Atkins pursed his lips into a little smile but looked at the tabletop instead of Frank. “Your father. Yes, I’ve heard about him.”
“A lot of people have. And, hate to tell you this, but he’s been dead for seven years. Tough to blame him for this one.”
“I’ve heard a few terms used concerning your father—”
“I’ve used a few of them myself.”
“I believe it. But I’m talking about his, uh, entrepreneurship, you see. Because the man didn’t just kill people. He made money doing it, for a while. One of those terms that people use is ‘hit man.’ ”
“I’ve heard it.”
“Right. So—and I understand how frustrating this has to be for you, trust me—when a cop ends up beaten half to death outside of a body shop on a Friday and another man ends up killed in the same body shop on a Saturday, and the key witness to both events is, well, the son of a hit man . . .”
“This is what brings the FBI up from Wausau,” Frank said.

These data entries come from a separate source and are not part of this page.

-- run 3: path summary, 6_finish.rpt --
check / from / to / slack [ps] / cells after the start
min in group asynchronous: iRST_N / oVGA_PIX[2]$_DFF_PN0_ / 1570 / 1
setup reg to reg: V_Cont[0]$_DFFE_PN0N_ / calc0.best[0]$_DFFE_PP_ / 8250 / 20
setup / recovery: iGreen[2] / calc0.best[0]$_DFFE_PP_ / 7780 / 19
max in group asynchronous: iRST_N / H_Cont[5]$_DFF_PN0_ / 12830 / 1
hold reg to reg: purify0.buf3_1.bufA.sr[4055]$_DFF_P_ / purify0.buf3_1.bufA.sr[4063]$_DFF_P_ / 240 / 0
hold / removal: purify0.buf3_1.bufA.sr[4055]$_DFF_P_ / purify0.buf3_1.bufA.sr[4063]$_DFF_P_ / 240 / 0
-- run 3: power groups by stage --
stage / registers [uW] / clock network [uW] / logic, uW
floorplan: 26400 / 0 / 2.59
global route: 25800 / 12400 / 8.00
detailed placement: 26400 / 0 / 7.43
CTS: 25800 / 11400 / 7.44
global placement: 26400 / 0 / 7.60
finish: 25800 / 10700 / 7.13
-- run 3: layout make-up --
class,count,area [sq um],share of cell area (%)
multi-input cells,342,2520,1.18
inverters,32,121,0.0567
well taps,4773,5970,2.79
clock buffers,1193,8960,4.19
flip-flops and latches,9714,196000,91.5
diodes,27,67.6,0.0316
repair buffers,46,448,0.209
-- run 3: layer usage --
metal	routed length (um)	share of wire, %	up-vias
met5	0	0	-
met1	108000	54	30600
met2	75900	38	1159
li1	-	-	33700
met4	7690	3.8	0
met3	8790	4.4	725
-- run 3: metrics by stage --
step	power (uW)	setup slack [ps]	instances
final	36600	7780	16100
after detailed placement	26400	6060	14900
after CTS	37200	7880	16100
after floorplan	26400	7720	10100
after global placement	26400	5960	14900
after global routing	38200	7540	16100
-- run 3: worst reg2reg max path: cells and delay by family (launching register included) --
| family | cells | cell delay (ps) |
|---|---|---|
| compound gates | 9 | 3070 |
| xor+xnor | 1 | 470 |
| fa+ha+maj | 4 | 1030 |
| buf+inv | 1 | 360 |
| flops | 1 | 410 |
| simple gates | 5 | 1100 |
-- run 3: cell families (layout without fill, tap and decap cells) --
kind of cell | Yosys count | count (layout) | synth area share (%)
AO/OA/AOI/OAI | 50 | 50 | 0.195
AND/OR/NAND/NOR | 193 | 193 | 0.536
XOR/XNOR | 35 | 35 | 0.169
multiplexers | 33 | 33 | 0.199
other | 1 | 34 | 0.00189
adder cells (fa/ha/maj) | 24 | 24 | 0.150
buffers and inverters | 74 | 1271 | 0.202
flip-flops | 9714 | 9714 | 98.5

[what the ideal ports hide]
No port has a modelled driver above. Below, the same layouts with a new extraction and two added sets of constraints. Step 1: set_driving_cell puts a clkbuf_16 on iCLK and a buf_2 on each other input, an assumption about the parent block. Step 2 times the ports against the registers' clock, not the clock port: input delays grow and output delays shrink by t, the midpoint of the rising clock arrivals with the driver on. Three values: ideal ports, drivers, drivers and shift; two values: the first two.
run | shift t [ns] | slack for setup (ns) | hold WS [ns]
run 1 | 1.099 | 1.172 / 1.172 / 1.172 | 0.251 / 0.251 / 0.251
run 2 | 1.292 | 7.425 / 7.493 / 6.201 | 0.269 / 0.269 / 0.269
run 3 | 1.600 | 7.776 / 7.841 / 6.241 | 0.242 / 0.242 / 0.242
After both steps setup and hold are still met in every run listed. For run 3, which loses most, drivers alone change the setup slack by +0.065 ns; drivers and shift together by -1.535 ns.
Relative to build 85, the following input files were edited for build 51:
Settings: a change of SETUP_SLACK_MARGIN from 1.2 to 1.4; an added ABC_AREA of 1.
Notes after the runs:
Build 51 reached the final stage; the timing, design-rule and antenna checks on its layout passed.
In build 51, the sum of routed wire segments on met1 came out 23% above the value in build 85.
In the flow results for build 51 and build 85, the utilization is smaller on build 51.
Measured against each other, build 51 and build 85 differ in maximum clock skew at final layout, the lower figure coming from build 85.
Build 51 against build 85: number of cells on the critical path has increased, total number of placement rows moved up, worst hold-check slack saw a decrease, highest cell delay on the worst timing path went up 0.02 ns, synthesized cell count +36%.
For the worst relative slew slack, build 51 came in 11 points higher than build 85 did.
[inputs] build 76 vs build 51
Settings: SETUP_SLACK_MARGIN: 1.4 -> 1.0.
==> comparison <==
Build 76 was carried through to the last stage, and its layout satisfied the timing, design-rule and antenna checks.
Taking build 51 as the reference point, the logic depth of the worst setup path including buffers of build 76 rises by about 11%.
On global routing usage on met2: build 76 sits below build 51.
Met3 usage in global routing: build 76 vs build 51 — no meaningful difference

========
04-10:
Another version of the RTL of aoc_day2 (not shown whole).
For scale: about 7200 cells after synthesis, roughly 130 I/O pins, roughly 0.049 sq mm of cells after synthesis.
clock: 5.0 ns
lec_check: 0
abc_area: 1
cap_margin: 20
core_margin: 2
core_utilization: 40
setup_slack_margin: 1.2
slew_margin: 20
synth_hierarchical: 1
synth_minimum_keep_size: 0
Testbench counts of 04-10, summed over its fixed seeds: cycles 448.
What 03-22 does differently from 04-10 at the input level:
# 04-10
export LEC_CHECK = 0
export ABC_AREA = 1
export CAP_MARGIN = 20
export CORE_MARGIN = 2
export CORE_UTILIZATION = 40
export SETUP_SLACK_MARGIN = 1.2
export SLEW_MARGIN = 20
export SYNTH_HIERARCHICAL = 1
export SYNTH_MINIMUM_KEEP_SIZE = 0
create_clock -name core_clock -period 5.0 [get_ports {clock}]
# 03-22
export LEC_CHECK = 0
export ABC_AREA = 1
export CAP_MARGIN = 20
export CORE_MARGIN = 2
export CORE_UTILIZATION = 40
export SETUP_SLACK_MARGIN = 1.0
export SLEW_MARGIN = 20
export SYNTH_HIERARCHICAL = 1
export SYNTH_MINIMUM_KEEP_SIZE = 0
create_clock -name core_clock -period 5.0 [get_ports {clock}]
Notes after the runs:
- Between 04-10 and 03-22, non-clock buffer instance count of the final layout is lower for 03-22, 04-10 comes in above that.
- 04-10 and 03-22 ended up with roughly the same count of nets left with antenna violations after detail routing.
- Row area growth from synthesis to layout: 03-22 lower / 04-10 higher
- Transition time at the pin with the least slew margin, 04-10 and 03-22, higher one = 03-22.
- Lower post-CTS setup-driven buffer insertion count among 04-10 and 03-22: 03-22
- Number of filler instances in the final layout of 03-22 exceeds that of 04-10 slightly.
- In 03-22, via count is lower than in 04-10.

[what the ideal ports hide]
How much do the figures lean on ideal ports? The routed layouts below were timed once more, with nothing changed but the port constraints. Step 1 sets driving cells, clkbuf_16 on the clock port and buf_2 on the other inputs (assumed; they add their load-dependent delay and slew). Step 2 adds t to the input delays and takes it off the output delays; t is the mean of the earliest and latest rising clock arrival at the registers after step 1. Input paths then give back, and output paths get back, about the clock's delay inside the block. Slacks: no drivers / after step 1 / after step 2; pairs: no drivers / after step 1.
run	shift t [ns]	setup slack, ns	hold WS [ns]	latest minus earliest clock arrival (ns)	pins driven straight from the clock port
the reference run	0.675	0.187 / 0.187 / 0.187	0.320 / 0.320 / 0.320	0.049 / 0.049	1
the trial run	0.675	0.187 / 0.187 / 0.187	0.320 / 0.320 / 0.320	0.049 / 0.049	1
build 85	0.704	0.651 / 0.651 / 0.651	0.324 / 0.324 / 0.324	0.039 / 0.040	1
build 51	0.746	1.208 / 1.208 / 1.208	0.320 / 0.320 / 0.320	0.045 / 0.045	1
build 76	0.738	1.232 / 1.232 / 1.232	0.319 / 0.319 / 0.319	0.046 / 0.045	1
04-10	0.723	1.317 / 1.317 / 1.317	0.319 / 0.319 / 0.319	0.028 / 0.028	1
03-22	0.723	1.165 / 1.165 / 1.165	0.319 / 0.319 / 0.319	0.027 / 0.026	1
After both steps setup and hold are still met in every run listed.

Atkins nodded with a theatrical sense of apology. “Like I said, Mr. Temple, I understand this may not be fair to you, but sometimes we have to endure a little extra suffering along the line just because of our families. That happens to everybody, in one way or another.”
I could tell you some of the ways, Frank thought. Could tell you what it’s like to be seventeen years old and fooling around with your girlfriend, biggest concern in the world just trying to get her shirt off, when your father comes home and walks into your bedroom. And for a minute, Mr. Atkins, you’re still worried about the girl and about his reaction and this all seems like a major crisis. Seems like that until he says, Son, we’re going to need to be alone right now, and something in his eyes tells you that the pending conversation has nothing to do with anything as innocent as you and the girl.
“So I understand, is what I’m trying to say,” Atkins said. “But I’ve still got to ask the questions.”
“Yeah,” Frank said. “I kind of figured you would.”
“Right off the bat, I’m curious about this: I was told you were wearing a gun when the police got down to the body shop. A gun, I might add, with your father’s initials stamped into the stock. FT II would be him, right? You’re FT III?”
Frank nodded.
“You always carry the gun?”
“No.”
“Okay. Then you come up here on vacation, a fishing trip, and you think, yeah, this seems like the time and place to pack a pistol?”
Frank looked at Atkins for a long time before he said, “It had started to seem like a dangerous town.”
Atkins nodded. “Almost from the moment you arrived.”